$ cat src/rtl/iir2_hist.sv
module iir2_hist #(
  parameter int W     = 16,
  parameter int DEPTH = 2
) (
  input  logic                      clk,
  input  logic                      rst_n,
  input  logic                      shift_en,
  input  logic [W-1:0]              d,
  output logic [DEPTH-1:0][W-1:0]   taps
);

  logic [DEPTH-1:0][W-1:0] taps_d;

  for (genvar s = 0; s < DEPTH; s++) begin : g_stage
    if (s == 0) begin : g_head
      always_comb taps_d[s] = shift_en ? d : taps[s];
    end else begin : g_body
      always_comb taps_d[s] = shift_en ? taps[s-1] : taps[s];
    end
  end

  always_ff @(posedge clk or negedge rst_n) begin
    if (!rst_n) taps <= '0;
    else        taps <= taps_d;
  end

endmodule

------------------------

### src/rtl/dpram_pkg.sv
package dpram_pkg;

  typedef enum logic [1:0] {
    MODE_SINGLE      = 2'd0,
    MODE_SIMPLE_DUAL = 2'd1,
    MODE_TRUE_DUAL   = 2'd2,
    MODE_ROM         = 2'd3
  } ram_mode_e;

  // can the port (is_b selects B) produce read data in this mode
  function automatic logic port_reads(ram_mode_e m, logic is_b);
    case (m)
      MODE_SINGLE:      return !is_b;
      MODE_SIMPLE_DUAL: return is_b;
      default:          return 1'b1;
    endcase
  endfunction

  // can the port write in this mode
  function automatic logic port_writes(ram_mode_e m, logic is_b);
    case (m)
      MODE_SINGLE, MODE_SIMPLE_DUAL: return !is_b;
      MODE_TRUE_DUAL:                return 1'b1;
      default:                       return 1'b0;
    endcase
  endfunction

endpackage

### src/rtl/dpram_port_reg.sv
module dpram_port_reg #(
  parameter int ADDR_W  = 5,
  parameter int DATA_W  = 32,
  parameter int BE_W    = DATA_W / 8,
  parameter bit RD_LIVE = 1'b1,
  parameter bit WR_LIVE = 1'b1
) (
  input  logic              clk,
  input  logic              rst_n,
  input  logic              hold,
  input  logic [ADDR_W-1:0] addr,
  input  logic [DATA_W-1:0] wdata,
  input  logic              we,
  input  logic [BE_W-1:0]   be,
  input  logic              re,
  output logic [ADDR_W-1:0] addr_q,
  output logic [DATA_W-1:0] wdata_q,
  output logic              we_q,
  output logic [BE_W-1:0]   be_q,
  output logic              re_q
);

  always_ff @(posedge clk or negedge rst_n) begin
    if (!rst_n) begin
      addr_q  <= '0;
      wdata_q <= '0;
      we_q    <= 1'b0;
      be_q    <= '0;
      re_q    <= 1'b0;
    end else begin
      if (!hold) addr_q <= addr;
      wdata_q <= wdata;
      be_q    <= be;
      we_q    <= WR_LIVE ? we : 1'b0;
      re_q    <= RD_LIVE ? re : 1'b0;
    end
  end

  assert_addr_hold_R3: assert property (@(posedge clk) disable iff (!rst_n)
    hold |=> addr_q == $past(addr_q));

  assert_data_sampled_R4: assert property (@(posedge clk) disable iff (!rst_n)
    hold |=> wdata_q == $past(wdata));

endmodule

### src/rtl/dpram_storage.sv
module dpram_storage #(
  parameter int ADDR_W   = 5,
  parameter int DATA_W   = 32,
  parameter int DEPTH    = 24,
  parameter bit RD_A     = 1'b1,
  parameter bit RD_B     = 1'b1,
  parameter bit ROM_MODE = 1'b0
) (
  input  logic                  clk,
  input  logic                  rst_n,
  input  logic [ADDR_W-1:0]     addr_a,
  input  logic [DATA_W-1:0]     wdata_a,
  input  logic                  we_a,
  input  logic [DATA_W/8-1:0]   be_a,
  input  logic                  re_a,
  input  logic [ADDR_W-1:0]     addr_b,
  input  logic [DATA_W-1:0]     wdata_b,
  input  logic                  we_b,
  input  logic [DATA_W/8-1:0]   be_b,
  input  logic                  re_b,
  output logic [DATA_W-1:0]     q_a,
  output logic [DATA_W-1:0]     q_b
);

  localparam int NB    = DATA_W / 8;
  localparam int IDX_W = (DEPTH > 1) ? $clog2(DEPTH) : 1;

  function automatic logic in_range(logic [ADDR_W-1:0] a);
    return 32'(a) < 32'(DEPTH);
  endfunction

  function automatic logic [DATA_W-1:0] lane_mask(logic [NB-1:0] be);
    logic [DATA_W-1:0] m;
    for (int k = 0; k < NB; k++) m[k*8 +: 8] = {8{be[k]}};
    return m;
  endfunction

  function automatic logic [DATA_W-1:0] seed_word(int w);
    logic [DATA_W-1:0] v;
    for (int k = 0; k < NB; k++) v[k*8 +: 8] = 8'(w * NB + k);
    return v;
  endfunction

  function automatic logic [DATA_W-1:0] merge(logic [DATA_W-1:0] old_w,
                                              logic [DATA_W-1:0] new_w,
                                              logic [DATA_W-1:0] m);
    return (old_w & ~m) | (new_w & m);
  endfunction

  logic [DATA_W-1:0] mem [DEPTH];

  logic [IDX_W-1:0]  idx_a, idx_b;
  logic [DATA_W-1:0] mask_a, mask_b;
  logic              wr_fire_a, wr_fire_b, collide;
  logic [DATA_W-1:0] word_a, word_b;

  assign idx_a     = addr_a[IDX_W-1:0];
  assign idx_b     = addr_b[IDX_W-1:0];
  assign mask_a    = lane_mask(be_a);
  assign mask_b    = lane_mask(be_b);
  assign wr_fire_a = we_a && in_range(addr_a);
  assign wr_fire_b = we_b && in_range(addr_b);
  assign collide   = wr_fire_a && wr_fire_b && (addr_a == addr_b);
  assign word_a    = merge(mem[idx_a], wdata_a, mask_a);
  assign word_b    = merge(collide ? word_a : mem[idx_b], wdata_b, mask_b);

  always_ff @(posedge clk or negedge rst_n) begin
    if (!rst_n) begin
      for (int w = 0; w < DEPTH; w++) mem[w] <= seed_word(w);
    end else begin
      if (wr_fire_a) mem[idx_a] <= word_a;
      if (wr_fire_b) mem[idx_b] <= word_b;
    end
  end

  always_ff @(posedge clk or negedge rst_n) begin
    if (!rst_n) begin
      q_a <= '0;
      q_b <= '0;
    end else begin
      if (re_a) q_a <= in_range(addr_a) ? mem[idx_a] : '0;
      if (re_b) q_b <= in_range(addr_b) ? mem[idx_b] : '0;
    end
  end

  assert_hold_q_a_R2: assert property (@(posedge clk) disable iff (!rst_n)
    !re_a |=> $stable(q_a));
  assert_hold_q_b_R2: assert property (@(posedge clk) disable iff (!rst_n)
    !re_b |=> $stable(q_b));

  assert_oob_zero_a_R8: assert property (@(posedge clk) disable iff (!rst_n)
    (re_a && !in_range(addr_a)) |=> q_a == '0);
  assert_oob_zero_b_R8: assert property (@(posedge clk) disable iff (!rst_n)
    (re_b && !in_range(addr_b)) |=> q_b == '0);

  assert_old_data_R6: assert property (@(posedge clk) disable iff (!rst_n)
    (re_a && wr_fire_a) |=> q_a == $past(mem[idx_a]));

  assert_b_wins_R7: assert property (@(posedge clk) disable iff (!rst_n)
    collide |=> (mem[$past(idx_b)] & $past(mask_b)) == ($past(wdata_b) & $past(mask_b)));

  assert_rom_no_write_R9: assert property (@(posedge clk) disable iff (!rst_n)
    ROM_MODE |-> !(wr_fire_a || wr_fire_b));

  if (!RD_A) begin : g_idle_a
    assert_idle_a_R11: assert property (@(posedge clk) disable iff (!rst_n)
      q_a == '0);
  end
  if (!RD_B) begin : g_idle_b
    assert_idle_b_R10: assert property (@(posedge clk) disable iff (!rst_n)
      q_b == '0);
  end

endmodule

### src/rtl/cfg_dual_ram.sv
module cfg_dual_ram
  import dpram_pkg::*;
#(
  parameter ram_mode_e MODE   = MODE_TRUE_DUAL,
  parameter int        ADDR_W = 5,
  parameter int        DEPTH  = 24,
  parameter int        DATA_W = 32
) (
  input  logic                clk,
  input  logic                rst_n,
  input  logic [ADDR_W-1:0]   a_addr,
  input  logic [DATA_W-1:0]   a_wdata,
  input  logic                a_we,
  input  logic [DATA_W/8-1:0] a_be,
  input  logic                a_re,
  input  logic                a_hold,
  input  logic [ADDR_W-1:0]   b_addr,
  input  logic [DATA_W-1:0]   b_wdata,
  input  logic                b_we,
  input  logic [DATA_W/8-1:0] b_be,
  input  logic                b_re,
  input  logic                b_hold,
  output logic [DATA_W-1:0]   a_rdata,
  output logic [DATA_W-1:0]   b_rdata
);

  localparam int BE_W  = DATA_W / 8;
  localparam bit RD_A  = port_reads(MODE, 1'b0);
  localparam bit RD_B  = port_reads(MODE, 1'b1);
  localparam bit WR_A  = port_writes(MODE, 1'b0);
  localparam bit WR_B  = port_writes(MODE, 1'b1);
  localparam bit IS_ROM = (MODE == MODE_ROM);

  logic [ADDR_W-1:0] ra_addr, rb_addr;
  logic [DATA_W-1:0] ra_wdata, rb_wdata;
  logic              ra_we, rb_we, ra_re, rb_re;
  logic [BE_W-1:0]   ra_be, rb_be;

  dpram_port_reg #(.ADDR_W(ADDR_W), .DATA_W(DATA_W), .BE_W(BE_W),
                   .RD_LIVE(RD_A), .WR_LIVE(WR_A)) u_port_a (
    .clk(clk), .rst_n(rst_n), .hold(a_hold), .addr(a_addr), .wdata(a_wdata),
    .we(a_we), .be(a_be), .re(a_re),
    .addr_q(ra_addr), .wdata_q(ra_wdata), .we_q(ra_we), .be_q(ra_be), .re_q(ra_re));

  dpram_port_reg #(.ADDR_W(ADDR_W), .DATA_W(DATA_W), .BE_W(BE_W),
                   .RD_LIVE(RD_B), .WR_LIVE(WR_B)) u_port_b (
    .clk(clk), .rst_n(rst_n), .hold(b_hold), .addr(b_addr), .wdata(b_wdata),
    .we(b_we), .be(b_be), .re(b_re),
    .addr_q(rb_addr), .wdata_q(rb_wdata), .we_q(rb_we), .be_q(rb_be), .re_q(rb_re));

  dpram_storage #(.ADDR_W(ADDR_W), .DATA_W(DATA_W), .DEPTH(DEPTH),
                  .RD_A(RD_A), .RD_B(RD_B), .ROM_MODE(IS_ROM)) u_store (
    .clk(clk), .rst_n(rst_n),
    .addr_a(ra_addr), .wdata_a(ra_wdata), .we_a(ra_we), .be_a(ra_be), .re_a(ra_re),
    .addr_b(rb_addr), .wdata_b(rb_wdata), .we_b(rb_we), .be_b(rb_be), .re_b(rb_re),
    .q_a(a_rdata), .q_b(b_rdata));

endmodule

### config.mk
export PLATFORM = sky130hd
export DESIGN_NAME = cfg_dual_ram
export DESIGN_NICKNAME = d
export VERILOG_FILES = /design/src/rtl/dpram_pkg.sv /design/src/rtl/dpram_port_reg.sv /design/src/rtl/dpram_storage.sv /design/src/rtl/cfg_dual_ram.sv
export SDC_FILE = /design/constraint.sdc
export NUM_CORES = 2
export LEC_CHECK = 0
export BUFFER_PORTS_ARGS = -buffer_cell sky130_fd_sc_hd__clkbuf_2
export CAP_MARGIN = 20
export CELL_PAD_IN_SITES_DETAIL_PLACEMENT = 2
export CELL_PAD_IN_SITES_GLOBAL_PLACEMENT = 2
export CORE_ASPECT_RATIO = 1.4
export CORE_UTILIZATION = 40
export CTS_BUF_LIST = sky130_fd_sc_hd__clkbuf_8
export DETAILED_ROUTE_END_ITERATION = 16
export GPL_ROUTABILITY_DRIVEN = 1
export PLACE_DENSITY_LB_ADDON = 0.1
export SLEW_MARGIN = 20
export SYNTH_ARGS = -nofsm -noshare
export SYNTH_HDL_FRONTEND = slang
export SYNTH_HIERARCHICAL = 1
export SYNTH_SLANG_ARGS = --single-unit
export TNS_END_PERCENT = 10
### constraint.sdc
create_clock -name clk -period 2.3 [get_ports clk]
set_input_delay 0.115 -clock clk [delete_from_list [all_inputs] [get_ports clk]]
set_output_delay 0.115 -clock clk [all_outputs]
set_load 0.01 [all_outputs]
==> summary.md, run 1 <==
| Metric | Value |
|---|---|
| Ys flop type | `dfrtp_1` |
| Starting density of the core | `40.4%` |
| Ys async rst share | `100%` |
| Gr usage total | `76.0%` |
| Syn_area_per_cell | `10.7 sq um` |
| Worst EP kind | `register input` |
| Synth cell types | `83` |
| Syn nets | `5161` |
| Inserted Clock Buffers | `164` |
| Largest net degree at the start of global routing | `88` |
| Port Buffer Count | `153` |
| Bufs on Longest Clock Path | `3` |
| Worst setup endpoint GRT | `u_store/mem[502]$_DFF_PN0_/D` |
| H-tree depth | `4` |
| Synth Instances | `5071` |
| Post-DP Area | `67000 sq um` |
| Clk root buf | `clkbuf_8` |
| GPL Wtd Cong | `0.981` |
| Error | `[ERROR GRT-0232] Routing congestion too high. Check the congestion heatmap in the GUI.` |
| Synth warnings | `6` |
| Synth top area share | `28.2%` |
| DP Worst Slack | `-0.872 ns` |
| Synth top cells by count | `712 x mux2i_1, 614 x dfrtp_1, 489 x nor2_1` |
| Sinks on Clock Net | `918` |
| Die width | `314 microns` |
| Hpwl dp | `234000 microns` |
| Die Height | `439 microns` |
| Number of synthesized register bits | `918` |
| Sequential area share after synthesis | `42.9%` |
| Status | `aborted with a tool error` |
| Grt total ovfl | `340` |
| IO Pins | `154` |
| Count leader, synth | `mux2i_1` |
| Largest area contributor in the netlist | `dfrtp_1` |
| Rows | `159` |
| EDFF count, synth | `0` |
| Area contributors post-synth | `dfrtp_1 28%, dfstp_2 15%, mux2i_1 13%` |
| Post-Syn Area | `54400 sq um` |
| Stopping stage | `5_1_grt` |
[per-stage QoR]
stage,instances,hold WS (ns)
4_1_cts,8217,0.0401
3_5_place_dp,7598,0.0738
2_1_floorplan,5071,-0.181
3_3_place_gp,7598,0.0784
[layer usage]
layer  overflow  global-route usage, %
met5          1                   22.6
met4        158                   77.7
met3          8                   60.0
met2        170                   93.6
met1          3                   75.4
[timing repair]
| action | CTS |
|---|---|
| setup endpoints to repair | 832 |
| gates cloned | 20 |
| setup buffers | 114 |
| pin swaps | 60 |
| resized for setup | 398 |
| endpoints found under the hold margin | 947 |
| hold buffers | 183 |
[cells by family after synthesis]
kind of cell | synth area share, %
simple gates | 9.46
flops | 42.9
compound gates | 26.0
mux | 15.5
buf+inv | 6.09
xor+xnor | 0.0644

------------------------

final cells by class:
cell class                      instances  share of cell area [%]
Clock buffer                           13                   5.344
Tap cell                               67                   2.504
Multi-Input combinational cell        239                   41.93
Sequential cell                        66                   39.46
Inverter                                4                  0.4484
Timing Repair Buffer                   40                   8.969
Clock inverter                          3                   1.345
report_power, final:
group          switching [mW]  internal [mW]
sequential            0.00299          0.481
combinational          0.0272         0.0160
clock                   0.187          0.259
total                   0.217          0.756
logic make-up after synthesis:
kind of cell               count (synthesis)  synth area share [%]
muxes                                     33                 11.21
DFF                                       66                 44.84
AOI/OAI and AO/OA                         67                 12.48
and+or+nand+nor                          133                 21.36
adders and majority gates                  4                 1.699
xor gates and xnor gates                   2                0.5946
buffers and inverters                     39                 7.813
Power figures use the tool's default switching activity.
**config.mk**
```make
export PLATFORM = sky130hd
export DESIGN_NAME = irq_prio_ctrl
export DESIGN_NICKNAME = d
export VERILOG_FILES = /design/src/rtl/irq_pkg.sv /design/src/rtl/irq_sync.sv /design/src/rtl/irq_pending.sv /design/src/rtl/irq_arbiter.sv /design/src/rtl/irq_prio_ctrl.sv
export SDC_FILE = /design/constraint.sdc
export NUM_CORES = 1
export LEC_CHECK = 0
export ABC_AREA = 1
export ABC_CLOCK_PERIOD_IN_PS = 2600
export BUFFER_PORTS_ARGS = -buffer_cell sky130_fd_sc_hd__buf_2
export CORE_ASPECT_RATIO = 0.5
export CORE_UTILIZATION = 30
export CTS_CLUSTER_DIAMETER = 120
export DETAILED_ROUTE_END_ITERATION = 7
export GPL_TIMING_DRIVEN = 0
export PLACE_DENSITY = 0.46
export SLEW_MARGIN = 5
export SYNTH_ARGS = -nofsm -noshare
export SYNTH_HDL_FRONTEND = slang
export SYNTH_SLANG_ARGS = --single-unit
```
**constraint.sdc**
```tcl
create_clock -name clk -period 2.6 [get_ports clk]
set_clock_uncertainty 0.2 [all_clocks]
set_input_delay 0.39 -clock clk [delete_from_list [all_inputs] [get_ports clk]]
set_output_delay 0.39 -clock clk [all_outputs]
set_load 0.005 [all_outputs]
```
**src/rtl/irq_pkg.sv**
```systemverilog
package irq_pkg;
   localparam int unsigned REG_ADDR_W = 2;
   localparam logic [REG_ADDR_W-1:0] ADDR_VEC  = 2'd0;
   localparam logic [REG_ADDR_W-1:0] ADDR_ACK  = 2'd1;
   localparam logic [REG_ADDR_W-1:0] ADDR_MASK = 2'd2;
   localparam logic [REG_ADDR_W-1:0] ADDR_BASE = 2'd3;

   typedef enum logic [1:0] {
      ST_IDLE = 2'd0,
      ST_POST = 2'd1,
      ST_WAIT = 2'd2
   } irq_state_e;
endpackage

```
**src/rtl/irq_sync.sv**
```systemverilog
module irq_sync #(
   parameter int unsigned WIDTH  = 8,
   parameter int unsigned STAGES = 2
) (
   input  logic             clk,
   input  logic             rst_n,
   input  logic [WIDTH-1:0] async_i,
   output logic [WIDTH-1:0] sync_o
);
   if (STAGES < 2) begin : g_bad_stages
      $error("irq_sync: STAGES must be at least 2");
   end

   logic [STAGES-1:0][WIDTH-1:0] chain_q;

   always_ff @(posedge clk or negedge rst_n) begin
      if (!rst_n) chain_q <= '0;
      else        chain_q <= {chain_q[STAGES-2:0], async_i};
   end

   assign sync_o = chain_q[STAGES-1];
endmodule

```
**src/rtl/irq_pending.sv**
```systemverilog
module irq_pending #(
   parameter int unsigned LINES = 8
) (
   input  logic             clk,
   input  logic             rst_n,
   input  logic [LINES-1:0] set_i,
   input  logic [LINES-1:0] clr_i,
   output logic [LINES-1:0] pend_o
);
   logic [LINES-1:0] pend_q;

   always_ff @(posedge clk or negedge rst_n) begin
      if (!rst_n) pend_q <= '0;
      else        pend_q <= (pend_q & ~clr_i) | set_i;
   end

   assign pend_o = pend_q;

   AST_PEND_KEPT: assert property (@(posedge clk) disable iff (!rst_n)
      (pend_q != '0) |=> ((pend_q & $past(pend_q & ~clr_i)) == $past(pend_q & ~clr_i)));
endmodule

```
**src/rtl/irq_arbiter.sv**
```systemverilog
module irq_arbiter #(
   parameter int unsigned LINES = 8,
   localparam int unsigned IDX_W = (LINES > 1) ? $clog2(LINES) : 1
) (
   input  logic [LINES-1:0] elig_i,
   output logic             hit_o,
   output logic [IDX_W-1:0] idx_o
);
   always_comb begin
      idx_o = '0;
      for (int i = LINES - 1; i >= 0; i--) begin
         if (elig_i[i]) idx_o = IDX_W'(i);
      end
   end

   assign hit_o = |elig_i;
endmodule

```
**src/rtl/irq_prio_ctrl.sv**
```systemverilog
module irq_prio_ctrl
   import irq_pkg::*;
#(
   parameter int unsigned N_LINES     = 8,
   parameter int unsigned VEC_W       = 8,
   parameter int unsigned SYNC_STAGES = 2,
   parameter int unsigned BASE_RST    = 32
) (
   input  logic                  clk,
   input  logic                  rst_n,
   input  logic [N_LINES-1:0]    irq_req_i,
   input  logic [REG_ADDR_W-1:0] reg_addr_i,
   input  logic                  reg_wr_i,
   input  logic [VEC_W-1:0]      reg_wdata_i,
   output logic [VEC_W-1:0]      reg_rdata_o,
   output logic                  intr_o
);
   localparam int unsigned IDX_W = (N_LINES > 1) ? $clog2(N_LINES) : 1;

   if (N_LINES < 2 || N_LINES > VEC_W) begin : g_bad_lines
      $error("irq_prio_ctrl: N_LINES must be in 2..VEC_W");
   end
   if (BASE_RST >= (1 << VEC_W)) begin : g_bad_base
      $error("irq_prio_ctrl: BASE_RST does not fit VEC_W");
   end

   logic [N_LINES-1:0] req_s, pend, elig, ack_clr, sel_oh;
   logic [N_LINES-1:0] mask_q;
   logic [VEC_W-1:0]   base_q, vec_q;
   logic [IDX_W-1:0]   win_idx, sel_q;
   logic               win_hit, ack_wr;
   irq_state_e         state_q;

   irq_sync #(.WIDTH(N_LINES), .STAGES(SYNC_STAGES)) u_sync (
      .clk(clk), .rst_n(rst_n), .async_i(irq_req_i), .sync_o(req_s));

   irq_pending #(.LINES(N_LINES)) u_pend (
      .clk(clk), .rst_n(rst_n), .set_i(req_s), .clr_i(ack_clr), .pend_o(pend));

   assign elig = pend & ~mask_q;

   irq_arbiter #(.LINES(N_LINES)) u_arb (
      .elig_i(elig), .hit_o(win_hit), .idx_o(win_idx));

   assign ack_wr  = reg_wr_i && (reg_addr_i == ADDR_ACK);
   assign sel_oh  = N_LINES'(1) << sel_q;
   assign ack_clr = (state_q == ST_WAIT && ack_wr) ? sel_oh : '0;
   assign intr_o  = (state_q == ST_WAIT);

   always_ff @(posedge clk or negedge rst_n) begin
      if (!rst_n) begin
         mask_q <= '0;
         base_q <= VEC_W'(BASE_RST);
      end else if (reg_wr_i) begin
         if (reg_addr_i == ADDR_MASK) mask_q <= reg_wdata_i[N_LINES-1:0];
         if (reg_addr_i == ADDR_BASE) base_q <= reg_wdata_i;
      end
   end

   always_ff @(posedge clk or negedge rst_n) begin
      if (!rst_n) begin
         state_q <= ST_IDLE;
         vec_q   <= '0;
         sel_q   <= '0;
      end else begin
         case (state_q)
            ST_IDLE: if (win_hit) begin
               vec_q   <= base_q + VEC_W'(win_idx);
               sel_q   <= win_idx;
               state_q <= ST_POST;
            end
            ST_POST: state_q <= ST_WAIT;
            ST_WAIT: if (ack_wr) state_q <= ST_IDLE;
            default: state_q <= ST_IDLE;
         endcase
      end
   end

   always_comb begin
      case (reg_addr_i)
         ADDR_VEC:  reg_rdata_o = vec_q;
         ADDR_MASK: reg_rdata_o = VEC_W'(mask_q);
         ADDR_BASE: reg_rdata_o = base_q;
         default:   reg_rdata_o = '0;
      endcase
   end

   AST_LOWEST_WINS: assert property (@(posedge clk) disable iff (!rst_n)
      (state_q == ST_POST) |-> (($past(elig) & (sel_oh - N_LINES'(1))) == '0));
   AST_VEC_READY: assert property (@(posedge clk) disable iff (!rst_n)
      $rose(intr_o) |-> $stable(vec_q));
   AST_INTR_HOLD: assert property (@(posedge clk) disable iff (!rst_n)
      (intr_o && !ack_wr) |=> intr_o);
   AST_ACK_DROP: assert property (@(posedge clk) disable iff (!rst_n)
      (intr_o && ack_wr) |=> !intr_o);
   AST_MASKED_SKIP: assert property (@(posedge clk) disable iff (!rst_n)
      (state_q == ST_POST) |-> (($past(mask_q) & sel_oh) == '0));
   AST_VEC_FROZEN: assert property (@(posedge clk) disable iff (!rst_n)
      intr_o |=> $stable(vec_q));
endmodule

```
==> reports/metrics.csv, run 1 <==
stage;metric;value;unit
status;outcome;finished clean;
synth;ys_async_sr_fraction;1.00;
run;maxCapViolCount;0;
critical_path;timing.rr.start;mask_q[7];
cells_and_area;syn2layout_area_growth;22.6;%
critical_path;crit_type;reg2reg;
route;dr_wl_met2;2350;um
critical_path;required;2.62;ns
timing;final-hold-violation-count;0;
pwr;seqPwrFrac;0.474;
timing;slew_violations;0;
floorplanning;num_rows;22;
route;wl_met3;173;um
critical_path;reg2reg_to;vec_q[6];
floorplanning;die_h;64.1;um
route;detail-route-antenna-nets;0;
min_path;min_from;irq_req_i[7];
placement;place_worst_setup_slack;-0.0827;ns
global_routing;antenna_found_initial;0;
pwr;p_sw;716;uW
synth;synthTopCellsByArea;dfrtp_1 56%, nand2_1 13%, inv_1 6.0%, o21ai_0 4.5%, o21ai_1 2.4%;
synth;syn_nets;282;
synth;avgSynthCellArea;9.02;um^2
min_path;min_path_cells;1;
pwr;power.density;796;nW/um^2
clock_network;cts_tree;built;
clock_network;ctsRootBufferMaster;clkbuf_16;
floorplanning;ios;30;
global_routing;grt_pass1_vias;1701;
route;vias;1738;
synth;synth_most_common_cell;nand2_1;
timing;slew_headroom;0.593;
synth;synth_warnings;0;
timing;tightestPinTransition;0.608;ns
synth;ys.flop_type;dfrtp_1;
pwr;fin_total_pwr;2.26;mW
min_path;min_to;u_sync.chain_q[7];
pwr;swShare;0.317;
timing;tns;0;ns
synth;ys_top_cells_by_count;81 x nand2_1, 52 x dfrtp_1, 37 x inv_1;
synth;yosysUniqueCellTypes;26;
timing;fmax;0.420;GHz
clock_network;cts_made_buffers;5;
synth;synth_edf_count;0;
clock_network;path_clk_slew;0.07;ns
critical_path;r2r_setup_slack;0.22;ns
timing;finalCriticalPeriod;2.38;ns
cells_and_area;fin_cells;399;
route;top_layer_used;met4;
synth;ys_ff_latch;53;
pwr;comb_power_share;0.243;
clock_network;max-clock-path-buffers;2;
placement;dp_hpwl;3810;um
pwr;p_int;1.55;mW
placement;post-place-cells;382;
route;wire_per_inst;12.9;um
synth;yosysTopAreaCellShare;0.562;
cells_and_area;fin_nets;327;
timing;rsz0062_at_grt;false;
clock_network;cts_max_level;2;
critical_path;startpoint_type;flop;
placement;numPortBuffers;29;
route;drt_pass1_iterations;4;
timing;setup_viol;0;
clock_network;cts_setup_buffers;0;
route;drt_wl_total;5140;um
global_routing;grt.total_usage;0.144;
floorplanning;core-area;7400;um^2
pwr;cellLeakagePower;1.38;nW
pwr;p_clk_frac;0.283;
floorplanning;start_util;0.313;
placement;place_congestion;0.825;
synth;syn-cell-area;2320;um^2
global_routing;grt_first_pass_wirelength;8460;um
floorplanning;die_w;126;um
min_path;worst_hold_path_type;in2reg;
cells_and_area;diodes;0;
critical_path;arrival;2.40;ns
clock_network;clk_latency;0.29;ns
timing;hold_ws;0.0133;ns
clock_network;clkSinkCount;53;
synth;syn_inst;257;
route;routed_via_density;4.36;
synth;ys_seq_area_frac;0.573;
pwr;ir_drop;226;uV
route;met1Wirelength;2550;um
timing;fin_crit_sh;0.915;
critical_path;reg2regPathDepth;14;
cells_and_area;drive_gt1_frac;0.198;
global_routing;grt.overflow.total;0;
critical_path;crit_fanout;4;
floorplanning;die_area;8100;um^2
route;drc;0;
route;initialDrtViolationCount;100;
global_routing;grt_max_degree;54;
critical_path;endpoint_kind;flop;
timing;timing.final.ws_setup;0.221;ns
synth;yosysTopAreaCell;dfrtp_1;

------------------------

● **Task item**: Find every line in the records that has the string "tool", then state how many there are and nothing else.

● **Expected answer**: 2